Destroy the universe?
Ariock wanted to reject that cartoonish nonsense. The Death Architect was a heartless alien, sure, but this went beyond destructiveness. It was stupid mindless craziness.
He hoped it was a joke. He hoped he had misunderstood.
“You understood correctly.” Thomas hunched his narrow shoulders, as if the incomprehensible threat was his fault. “I’m guessing she enacted this plan by reverse-engineering our superluminal communications network. Our technology is the key she needed to make this work.”
He said ‘we’ and ‘our,’ but Ariock heard his guilt. Thomas had invented the technology.
He blamed himself.
“Are you absolutely sure about this?” Evenjos asked Thomas in a pained voice.
“Right.” Kessa seemed eager to pinpoint hope. “You say that you have scant evidence. Is there any chance that your interpretation is wrong?”
Thomas shook his head. “She’s taking every step I would take, if I was going to destroy everything in existence.”
Everyone seated around the table stared at Thomas. The fact that he actually could kill the universe… Just how often had he mentally run through ways to be a destroyer?
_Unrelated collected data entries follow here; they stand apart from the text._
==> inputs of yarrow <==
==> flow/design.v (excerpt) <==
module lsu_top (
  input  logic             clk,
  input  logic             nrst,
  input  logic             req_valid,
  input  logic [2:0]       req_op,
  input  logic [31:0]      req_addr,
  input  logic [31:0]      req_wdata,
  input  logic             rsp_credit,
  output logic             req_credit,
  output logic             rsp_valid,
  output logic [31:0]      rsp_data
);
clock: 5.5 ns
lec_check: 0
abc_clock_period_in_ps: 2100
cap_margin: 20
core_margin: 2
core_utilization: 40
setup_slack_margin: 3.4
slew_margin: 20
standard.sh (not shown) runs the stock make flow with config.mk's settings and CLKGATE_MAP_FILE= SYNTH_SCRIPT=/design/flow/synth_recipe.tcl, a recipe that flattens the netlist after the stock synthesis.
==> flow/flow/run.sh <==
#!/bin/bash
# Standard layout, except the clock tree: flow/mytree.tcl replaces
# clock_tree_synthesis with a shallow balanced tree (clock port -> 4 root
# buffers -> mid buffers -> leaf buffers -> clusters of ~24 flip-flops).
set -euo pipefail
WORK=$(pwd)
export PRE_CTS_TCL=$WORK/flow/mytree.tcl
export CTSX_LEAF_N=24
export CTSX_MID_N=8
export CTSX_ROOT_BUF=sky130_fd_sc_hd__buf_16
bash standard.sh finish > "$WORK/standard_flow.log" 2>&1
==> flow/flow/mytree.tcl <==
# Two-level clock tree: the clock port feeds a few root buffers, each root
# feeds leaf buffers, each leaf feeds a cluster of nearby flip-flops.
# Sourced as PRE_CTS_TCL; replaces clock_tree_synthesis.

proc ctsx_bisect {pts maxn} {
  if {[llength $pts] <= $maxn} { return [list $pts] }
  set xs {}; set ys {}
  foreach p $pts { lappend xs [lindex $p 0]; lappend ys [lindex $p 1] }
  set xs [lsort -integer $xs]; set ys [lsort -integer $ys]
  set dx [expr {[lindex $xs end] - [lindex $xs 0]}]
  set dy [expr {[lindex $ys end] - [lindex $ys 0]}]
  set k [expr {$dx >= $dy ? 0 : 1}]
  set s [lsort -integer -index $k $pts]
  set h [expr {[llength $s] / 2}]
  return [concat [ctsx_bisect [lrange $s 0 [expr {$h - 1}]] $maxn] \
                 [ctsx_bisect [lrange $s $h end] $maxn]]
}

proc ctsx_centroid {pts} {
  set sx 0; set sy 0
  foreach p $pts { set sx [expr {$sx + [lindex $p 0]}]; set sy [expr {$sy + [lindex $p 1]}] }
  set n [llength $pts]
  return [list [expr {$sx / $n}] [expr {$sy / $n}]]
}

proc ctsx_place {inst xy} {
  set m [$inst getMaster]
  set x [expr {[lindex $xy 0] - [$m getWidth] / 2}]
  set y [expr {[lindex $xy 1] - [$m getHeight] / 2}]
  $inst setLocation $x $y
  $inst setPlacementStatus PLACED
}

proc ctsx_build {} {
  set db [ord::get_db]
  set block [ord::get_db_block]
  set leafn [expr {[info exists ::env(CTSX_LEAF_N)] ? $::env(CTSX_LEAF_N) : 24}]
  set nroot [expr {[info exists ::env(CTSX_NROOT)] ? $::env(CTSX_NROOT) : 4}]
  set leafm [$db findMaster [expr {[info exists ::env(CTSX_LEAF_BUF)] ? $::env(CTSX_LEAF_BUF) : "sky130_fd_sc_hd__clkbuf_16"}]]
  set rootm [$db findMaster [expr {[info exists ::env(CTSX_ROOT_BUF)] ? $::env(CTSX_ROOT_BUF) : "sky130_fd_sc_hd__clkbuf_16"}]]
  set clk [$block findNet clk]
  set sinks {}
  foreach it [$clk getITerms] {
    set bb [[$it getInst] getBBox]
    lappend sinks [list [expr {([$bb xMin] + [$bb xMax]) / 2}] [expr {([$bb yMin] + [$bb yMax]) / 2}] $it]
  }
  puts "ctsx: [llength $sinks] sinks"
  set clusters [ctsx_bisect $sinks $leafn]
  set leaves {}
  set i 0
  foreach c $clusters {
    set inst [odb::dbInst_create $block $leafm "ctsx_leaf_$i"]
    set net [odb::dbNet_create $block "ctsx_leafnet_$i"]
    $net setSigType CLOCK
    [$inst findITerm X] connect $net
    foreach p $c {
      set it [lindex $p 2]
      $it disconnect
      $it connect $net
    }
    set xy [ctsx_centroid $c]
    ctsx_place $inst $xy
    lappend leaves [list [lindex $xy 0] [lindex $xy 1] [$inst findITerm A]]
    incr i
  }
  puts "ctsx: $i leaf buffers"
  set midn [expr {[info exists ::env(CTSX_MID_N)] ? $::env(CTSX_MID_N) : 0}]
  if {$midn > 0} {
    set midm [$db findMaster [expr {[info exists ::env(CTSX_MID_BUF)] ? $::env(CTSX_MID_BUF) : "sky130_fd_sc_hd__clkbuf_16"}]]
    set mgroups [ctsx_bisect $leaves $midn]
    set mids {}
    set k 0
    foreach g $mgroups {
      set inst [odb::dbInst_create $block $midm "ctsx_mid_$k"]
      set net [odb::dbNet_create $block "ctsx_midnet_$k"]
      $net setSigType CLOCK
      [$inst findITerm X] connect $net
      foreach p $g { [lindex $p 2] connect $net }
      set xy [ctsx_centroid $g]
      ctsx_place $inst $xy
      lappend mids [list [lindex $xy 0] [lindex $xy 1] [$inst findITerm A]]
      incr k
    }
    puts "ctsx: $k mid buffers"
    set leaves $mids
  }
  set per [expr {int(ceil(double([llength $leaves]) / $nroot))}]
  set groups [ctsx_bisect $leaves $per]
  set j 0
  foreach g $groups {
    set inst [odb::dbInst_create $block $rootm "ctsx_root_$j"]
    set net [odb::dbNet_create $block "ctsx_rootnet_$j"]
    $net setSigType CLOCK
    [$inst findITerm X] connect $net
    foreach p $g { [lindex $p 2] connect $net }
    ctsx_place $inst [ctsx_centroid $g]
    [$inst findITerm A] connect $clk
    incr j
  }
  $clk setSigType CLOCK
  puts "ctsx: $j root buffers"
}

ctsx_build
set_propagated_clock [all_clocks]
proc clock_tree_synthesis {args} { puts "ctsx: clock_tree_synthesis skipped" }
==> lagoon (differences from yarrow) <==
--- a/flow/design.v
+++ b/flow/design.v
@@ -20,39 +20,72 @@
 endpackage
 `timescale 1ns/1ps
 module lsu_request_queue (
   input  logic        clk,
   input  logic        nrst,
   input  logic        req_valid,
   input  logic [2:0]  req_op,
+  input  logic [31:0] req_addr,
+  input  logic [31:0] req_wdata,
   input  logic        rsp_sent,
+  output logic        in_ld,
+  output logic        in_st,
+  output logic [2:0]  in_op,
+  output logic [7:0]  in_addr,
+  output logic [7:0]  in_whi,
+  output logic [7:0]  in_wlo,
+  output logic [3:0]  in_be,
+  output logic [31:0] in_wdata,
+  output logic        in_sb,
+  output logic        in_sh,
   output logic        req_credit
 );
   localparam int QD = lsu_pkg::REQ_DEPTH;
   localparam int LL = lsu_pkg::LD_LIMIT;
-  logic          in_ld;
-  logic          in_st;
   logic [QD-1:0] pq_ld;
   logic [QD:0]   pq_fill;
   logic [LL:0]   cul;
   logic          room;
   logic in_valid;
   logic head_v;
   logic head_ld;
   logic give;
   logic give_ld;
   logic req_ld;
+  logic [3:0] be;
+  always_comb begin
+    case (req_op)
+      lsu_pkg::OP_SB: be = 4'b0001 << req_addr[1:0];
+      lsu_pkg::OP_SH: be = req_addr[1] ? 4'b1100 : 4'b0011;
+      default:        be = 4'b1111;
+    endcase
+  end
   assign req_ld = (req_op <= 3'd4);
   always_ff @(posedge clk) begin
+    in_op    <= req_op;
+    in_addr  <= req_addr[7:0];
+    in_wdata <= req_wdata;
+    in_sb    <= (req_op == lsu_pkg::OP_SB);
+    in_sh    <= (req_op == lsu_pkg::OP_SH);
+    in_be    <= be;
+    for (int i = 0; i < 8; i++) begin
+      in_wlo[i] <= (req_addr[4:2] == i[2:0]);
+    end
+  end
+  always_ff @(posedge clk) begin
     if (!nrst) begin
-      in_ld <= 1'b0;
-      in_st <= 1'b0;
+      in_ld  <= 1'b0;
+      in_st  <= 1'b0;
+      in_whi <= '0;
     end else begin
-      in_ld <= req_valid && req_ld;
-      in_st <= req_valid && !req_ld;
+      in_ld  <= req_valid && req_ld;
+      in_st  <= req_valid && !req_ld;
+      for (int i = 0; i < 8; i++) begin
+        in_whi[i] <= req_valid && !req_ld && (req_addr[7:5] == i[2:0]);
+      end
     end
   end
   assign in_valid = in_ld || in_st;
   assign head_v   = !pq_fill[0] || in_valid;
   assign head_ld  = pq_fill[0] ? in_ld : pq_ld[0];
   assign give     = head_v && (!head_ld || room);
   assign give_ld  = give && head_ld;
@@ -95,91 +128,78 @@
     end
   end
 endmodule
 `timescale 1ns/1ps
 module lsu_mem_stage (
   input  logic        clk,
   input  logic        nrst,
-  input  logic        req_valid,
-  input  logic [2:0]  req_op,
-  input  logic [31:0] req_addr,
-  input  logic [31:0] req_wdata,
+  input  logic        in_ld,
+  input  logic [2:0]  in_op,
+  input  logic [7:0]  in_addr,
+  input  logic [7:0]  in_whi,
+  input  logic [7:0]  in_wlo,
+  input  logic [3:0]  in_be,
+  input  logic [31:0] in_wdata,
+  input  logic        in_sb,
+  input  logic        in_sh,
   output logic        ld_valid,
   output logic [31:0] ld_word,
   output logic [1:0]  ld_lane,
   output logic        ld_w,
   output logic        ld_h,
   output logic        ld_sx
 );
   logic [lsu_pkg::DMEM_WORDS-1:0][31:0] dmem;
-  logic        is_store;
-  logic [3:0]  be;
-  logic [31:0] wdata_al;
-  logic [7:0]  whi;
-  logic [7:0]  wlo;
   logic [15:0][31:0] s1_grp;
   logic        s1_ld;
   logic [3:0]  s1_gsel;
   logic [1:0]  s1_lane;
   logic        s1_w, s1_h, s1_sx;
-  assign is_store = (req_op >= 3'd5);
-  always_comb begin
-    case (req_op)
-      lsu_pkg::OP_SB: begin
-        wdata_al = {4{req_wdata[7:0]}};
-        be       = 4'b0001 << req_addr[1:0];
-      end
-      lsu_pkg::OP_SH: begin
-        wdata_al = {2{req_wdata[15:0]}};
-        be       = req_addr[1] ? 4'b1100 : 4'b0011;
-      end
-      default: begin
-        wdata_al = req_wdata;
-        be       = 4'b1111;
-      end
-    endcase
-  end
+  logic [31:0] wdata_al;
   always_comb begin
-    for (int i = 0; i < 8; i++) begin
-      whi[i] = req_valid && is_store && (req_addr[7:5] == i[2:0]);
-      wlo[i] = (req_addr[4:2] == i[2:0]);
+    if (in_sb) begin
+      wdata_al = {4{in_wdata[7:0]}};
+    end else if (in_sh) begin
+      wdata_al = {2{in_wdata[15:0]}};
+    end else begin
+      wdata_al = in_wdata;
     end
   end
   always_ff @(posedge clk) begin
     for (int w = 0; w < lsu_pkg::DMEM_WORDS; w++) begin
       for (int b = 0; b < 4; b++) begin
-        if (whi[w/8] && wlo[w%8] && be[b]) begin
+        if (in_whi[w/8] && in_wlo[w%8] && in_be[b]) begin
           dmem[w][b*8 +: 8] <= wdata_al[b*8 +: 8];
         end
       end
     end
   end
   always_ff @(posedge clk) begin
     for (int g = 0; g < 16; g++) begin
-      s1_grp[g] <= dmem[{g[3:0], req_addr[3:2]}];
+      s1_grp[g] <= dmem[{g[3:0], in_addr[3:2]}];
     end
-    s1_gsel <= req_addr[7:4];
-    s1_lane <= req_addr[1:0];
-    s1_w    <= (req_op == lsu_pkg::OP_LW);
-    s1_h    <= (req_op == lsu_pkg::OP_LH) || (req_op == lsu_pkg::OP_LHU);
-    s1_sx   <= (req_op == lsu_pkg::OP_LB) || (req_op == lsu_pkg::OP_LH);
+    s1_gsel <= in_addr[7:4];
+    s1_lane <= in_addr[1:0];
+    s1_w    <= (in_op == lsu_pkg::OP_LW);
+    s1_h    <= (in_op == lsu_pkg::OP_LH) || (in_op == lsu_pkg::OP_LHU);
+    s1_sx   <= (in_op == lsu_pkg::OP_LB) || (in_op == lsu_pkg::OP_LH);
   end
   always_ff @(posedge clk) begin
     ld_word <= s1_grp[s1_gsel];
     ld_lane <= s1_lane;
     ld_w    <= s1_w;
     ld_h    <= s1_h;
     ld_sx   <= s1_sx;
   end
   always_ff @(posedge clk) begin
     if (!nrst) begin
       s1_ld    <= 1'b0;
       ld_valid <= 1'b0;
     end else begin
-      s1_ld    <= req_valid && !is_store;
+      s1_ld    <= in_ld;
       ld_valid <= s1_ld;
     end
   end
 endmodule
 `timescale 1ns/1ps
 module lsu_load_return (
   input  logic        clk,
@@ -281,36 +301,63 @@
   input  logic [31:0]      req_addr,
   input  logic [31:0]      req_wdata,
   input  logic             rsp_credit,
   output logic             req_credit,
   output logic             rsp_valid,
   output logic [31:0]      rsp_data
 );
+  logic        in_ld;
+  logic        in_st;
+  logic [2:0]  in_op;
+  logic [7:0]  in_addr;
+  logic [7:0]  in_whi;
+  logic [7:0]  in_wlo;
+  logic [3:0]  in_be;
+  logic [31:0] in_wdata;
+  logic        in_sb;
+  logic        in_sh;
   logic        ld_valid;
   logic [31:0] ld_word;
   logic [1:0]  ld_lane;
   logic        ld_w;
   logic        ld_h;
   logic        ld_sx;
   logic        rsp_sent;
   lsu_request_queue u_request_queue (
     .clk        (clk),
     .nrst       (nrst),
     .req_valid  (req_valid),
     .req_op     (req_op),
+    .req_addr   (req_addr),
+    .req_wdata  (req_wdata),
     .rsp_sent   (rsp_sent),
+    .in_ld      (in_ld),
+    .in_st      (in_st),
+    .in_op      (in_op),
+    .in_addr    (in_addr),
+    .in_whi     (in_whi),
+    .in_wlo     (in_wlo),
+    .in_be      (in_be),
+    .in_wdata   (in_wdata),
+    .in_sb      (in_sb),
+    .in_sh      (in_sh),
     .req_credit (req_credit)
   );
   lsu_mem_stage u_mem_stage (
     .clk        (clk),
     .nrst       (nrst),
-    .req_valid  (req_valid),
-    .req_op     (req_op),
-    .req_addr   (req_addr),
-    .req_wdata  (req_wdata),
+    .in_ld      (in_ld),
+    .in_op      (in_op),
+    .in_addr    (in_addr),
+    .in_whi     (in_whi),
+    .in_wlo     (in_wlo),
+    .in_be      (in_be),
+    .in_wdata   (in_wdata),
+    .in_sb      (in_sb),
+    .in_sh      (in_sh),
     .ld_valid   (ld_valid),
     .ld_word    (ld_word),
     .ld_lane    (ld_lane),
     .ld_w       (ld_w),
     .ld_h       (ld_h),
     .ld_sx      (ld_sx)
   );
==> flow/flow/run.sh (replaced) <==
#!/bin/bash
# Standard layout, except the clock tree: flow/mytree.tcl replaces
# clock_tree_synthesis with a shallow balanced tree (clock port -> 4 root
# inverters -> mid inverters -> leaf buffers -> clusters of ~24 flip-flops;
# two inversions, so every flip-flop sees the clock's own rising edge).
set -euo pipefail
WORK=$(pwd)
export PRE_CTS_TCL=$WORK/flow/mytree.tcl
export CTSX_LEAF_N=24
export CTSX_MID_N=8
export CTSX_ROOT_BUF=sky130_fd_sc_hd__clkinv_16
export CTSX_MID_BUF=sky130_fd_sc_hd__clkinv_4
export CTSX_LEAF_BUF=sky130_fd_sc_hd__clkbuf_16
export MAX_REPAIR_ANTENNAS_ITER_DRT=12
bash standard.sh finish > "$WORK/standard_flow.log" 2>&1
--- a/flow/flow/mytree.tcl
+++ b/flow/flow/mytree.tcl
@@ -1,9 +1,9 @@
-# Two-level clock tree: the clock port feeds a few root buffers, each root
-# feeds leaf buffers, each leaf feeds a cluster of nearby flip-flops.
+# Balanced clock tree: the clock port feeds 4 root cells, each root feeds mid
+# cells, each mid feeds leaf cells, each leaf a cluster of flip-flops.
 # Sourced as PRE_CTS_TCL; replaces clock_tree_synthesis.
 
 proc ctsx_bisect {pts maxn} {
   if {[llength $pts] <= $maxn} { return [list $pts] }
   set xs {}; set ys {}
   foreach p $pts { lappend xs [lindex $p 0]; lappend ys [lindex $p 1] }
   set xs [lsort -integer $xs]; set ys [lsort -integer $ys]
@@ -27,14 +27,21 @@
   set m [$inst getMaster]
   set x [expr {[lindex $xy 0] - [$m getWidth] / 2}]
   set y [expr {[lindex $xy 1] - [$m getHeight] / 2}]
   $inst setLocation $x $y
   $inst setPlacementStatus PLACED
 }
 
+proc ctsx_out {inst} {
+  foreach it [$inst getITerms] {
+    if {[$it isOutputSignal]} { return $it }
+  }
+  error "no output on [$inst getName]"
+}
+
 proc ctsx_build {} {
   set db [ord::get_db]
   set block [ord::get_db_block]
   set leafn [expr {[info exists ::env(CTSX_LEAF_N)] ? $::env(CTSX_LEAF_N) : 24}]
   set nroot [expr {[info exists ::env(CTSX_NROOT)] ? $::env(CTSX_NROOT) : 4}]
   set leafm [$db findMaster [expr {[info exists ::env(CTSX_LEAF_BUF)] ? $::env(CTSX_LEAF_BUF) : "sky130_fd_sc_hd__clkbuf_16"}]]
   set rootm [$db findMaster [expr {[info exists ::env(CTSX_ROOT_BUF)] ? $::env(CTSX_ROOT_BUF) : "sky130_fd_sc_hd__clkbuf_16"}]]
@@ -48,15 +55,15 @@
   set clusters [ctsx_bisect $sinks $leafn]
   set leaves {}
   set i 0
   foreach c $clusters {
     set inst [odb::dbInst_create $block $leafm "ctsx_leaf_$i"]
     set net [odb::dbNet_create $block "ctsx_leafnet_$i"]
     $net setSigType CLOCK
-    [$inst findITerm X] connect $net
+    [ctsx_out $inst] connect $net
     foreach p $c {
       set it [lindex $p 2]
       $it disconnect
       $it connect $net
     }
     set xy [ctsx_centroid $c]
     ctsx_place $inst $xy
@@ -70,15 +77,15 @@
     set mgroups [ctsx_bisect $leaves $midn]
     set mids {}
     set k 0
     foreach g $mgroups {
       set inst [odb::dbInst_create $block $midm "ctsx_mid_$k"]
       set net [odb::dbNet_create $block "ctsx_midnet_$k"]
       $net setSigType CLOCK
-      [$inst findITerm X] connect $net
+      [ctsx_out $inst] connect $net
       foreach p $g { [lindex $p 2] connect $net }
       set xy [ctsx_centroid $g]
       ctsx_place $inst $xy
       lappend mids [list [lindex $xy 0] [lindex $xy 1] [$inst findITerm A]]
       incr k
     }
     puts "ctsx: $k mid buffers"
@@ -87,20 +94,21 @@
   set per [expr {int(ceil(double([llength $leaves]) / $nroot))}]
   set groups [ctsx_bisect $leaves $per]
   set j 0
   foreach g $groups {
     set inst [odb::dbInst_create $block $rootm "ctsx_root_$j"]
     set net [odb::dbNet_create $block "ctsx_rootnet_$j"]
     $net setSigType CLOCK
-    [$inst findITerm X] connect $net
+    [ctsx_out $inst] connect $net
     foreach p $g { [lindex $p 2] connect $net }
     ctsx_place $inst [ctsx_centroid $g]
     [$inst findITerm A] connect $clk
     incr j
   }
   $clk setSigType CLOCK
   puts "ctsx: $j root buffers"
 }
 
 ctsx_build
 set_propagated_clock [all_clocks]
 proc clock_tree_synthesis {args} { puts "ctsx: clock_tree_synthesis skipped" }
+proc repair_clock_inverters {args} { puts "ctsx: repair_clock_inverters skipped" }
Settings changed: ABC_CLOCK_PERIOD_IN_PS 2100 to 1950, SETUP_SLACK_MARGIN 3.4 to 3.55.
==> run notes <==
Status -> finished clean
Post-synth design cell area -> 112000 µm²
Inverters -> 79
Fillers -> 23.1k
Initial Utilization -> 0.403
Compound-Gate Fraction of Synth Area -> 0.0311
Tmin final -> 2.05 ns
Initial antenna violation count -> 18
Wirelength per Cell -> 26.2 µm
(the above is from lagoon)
Background: an optimization exercise with open tools, aiming at small area. Do not read the settings as production practice. Only simulation tests tie the RTL to the original design; equivalence was not proved.

// ptr_ring_router_mc
module ptr_ring_router_mc #(
  parameter int DATA_WIDTH = 128,
  parameter int NODE_NUM   = 128,
  parameter int NUM_CH     = 4,
  parameter int INJ_DEPTH  = 8,
  parameter int EJ_DEPTH   = 8
) (
  input  logic                                  clk,
  input  logic                                  rst,
  input  logic [NUM_CH-1:0]                     lastVld,
  input  logic [NUM_CH*$clog2(NODE_NUM)-1:0]    lastDestCnt,
  input  logic [NUM_CH*DATA_WIDTH-1:0]          lastDat,
  output logic [NUM_CH-1:0]                     nxtVld,
  output logic [NUM_CH*$clog2(NODE_NUM)-1:0]    nxtDestCnt,
  output logic [NUM_CH*DATA_WIDTH-1:0]          nxtDat,
  input  logic                                  l2rWr,
  input  logic [$clog2(NODE_NUM)-1:0]           l2rDest,
  input  logic [DATA_WIDTH-1:0]                 l2rDat,
  output logic                                  l2rFull,
  input  logic                                  r2lRd,
  output logic [DATA_WIDTH-1:0]                 r2lDat,
  output logic                                  r2lEmpty,
  output logic [7:0]                            dropCnt,
  output logic [15:0]                           defCnt
);
Size: roughly 5,600 cells after synthesis, roughly 2,700 flip-flops, ~1,400 I/O pins, ~94,000 µm² of cells after synthesis.
==> flow/config.mk <==
export PLATFORM = sky130hd
export DESIGN_NAME = ptr_ring_router_mc
export DESIGN_NICKNAME = ptr_ring_router_mc
export VERILOG_FILES = /design/flow/design.v
export SDC_FILE = /design/flow/constraint.sdc
export NUM_CORES = 4
export LEC_CHECK = 0
export CAP_MARGIN = 20
export CORE_MARGIN = 2
export CORE_UTILIZATION = 60
export SLEW_MARGIN = 20
==> flow/constraint.sdc <==
create_clock -name core_clock -period 5.5 [get_ports {clk}]
set_input_delay 1.1000 -clock core_clock [delete_from_list [all_inputs] [get_ports {clk}]]
set_output_delay 1.1000 -clock core_clock [all_outputs]
set_load 0.01 [all_outputs]
standard.sh (not shown) runs the stock make flow with config.mk's settings and CLKGATE_MAP_FILE= SYNTH_SCRIPT=/design/flow/synth_recipe.tcl, a recipe that flattens the netlist after the stock synthesis.
==> flow/flow/run.sh <==
#!/bin/bash
set -euo pipefail
cd "$(dirname "$0")/.."
rm -rf scripts_local
cp -r "$FLOW_HOME/scripts" scripts_local
cp flow/abc_area_map.script scripts_local/abc_speed.script
export SCRIPTS_DIR="$PWD/scripts_local"
export BUFFER_PORTS_ARGS="-buffer_cell sky130_fd_sc_hd__buf_1"
export CTS_ARGS="-sink_clustering_enable -repair_clock_nets -dont_use_dummy_load -buf_list {sky130_fd_sc_hd__clkbuf_8} -sink_clustering_size 14 -sink_clustering_max_diameter 50"
bash standard.sh finish > standard_flow.log 2>&1
==> flow/flow/abc_area_map.script <==
&get -n
&st
&syn2
&dch
&nf -a -R 1000
&st
&synch2
&nf -a -R 1000
&st
&dch -f
&nf -a -R 1000
&put
Change:
- CAP_MARGIN: 20 -> 10
- CORE_UTILIZATION: 60 -> 70
- SLEW_MARGIN: 20 -> 10
=> Now the flow failed in I/O pin placement (3_2_place_iop) with PPL-0024; synthesized area is unchanged; synthesized cell count is unchanged.
Change:
==> flow/flow/run.sh (replaced) <==
#!/bin/bash
set -euo pipefail
cd "$(dirname "$0")/.."
rm -rf scripts_local
cp -r "$FLOW_HOME/scripts" scripts_local
cp flow/abc_area_map.script scripts_local/abc_speed.script
export SCRIPTS_DIR="$PWD/scripts_local"
export BUFFER_PORTS_ARGS="-buffer_cell sky130_fd_sc_hd__buf_1"
export CTS_ARGS="-sink_clustering_enable -repair_clock_nets -dont_use_dummy_load -buf_list {sky130_fd_sc_hd__clkbuf_8} -sink_clustering_size 18 -sink_clustering_max_diameter 40"
bash standard.sh finish > standard_flow.log 2>&1
==> flow/flow/abc_area_map.script (replaced) <==
&get -n
&st
&syn2
&dch -f
&nf -a -R 1000
&mfs
&st
&dch -f
&nf -a -R 1000
&mfs
&put
- CORE_UTILIZATION: 70 -> 60
Result: With this change the flow completed without violations. Synthesized cell count shrinks by 4.1%. Area after synthesis falls by 0.36%.

afterwards: timing with drivers on the ports:
In the flow no input, the clock included, has a driving cell. The finished layouts below were timed again as built, in two steps.
Step 1: set_driving_cell puts a clkbuf_16 on clk and a buf_2 on each other input, an assumption about the parent block.
Step 2 adds t to the input delays and takes it off the output delays; t is the mean of the earliest and latest rising clock arrival at the registers after step 1. Input paths then give back, and output paths get back, about the clock's delay inside the block.
Three values: no drivers, after step 1, after step 2; two values: the first two.
run | shift t [ns] | setup WS [ns] | hold WS [ns] | cell pins on the clock port's net
the first run | 0.996 | 0.556 / 0.556 / -0.320 | 0.171 / 0.110 / 0.464 | 1
the third run | 1.068 | 0.427 / 0.487 / -0.581 | 0.311 / 0.242 / 0.460 | 1
Met with ideal ports but missed after step 2: setup timing in the first run and the third run. The setup slack of the third run, which loses most, moves by +0.060 ns with the drivers and by -1.008 ns with both steps.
“She has particle colliders,” Thomas said. “And Hawking radiation suppressors. The type of equipment she’s stealing suggests that she’s creating containment for something substantial. More substantial than stabilized micro black hole grids.”
Mondoyo leaned sideways, speaking from slightly behind Thomas. “Due to the war, super-geniuses have become free to work on anything. It’s the first time in history we’ve been mentally free like this. And it’s been this way for over a year.”
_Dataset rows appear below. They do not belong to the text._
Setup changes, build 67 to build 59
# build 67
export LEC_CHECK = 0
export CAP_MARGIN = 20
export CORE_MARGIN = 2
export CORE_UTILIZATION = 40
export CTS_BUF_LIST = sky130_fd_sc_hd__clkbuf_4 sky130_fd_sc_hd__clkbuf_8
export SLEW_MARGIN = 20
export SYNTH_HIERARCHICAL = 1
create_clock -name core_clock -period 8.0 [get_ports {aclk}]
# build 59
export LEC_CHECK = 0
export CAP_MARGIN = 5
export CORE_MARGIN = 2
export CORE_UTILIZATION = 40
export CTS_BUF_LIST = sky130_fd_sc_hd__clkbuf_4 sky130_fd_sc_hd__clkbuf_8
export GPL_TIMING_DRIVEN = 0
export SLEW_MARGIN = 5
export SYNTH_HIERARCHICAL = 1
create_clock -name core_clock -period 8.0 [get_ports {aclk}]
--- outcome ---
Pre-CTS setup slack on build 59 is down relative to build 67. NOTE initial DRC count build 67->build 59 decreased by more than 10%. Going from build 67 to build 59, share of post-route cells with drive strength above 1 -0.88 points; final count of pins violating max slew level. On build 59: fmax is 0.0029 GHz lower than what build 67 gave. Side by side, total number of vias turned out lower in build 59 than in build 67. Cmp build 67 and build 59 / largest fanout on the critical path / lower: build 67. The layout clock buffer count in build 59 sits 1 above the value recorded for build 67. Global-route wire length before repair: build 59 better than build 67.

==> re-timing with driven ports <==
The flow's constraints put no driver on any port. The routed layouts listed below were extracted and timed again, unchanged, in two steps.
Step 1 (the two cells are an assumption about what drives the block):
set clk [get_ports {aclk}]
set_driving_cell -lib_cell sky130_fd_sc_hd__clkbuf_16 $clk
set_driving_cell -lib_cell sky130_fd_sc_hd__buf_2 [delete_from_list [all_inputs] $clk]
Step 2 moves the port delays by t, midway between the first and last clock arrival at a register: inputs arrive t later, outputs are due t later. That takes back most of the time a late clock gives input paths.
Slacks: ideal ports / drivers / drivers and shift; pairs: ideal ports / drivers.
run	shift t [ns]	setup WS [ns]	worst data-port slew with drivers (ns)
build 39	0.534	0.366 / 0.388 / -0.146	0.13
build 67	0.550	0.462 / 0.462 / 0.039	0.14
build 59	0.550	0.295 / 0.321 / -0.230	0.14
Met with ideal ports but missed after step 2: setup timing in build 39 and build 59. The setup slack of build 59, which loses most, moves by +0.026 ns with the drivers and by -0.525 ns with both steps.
Ariock suppressed his unnerved reaction. Kessa, Evenjos, and Garrett exchanged glances. They all knew that the Torth Majority had forbidden their own citizens from inventing weapons of mass destruction.
But now?
The Death Architect had no constraints. She was free to do whatever she felt like doing.
“Not only that,” Mondoyo said in the higher pitched voice that meant Serette was speaking through him. “But the Torth Majority told us to invent weapons of mass destruction. They specifically commanded us to do so.”
“Exactly,” Thomas said grimly. “The Death Architect has been given a free pass to ponder ways to murder people. There’s no consortium of scientists who will vote against her or tell her no. She murdered the other super-geniuses. There’s no one left on her side who can act as a voice of dissent. There’s no more Torth Majority to question what she’s doing. Or rather, her cultists have united into a new sort of Torth Majority. They have a Necrocosm, and it’s one hundred percent obedient to her.”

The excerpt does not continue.